O Baile Delas: ensaio etnográfico entre trabalhadoras da música em Porto Alegre, RS
Palavras-chave:
música ao vivo, trabalhadoras da música, relações de gênero em música, etnomusicologiaResumo
Este projeto de pesquisa em andamento investiga a cena de trabalhadoras da música em Porto Alegre, RS, especialmente no bairro Cidade Baixa. A partir do trabalho de campo e da realização de entrevistas, traço uma análise das vivências das musicistas em relação às condições de trabalho e aos seus desafios cotidianos, sob perspectivas etnomusicológicas, das epistemologias feministas e do campo do trabalho em música no Brasil.

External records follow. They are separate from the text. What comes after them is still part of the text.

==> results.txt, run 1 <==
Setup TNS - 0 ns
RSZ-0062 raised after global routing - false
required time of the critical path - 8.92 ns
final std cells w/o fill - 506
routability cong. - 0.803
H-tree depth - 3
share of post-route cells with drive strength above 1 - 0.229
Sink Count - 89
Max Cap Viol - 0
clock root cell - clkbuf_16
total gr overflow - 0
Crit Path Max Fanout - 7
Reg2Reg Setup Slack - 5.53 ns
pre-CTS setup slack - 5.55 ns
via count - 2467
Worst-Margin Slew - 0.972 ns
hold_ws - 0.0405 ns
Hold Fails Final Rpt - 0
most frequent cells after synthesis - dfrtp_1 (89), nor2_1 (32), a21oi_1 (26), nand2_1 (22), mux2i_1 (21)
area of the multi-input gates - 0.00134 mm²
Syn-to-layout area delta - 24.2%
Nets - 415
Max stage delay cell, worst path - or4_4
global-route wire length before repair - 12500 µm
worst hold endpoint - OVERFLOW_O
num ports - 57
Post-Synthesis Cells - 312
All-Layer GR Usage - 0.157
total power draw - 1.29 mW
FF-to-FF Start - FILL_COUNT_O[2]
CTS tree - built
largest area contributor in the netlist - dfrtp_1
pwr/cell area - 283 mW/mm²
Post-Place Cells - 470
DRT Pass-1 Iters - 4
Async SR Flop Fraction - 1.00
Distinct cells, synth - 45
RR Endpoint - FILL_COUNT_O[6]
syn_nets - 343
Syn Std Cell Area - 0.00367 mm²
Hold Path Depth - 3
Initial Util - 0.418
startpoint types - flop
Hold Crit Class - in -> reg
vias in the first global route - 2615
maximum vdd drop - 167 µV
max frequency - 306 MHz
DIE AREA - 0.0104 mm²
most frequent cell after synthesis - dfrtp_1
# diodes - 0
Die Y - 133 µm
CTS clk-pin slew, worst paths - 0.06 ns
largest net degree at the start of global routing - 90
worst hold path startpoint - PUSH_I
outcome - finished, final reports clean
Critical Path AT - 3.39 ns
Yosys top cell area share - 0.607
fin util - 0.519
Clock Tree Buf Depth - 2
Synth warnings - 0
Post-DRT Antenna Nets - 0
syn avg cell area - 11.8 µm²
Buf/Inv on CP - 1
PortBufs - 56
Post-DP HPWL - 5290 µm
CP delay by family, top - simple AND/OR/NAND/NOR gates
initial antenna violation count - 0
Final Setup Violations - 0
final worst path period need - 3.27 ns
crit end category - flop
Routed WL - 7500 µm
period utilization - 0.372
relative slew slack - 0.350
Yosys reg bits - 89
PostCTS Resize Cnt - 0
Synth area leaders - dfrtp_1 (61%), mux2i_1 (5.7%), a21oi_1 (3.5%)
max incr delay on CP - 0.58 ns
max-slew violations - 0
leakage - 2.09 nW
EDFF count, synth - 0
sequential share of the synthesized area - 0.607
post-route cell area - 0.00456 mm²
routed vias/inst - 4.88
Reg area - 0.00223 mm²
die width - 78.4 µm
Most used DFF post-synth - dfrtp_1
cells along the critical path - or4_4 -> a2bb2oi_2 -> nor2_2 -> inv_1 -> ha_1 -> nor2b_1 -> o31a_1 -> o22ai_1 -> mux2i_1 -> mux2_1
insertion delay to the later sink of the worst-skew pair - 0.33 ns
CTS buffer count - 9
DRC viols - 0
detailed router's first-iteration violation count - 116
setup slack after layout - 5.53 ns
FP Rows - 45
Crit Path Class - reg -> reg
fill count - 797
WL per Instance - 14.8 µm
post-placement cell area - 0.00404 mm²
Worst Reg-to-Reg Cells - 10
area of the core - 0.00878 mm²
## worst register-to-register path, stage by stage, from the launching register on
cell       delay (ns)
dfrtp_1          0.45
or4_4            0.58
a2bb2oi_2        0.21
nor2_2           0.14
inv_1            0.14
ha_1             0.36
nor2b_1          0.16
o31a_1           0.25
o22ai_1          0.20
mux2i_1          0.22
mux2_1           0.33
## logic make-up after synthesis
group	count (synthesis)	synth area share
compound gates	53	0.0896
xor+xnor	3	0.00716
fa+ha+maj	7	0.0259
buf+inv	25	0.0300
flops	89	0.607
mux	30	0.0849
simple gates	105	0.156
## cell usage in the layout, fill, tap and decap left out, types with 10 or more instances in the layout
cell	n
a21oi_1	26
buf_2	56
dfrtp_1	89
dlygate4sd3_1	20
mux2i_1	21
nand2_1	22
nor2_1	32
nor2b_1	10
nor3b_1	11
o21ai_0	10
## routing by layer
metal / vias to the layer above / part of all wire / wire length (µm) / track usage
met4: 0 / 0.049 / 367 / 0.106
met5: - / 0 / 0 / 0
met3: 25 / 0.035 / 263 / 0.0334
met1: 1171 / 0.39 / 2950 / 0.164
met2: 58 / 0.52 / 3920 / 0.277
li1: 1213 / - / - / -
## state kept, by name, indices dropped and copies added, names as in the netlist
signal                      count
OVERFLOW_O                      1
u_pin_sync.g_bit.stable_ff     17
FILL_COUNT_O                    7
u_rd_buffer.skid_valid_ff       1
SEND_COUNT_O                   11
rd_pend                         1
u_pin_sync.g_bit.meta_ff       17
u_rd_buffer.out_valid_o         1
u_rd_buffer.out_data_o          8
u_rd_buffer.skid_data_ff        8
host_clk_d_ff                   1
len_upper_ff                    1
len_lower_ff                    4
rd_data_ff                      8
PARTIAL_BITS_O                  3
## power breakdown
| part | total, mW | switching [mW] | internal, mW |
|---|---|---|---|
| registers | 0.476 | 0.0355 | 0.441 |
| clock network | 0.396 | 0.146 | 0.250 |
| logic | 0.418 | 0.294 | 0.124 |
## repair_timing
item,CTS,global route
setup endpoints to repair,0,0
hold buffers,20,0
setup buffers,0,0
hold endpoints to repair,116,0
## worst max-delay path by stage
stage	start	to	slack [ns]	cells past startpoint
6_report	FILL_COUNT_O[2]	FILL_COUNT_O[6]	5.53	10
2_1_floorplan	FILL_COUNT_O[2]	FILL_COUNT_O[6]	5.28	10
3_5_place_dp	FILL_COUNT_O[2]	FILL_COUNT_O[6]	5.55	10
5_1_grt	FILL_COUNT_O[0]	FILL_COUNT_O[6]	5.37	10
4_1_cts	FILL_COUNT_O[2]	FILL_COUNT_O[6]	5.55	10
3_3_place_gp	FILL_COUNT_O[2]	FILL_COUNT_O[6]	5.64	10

Para uma análise da configuração do trabalho musical, são pontos de partida: as relações étnico-raciais e de gênero como primeiros marcadores que atravessam a narrativa da(o) trabalhadora, sendo influentes na percepção, discurso e vivência dentro da profissão; a configuração do trabalho musical no país caracterizada pela nova morfologia do trabalho, marcada por condições de informalidade e instabilidade; a tentativa de formalização pela pejotização; o câmbio de percepção de musicista trabalhadora para musicista empreendedora, inseridas dentro da chamada economia da gig. Tais questões de desamparo institucional e vulnerabilidade na prática da profissão ficam ainda mais expostas em tempos de emergências climáticas como foram a epidemia da Covid-19 e as enchentes de maio de 2024 no Rio Grande do Sul. Menciono os arranjos que as musicistas fazem para a vivência da profissão os quais, por mais que tragam relatos individuais, suas experiências são coletivas, marcadas por lutas e concessões para o possível exercício da profissão. Ainda assim, a música ao vivo é relatada pelas trabalhadoras como ponto de partida para um ingresso na profissão de musicista e como possível ferramenta de independência financeira.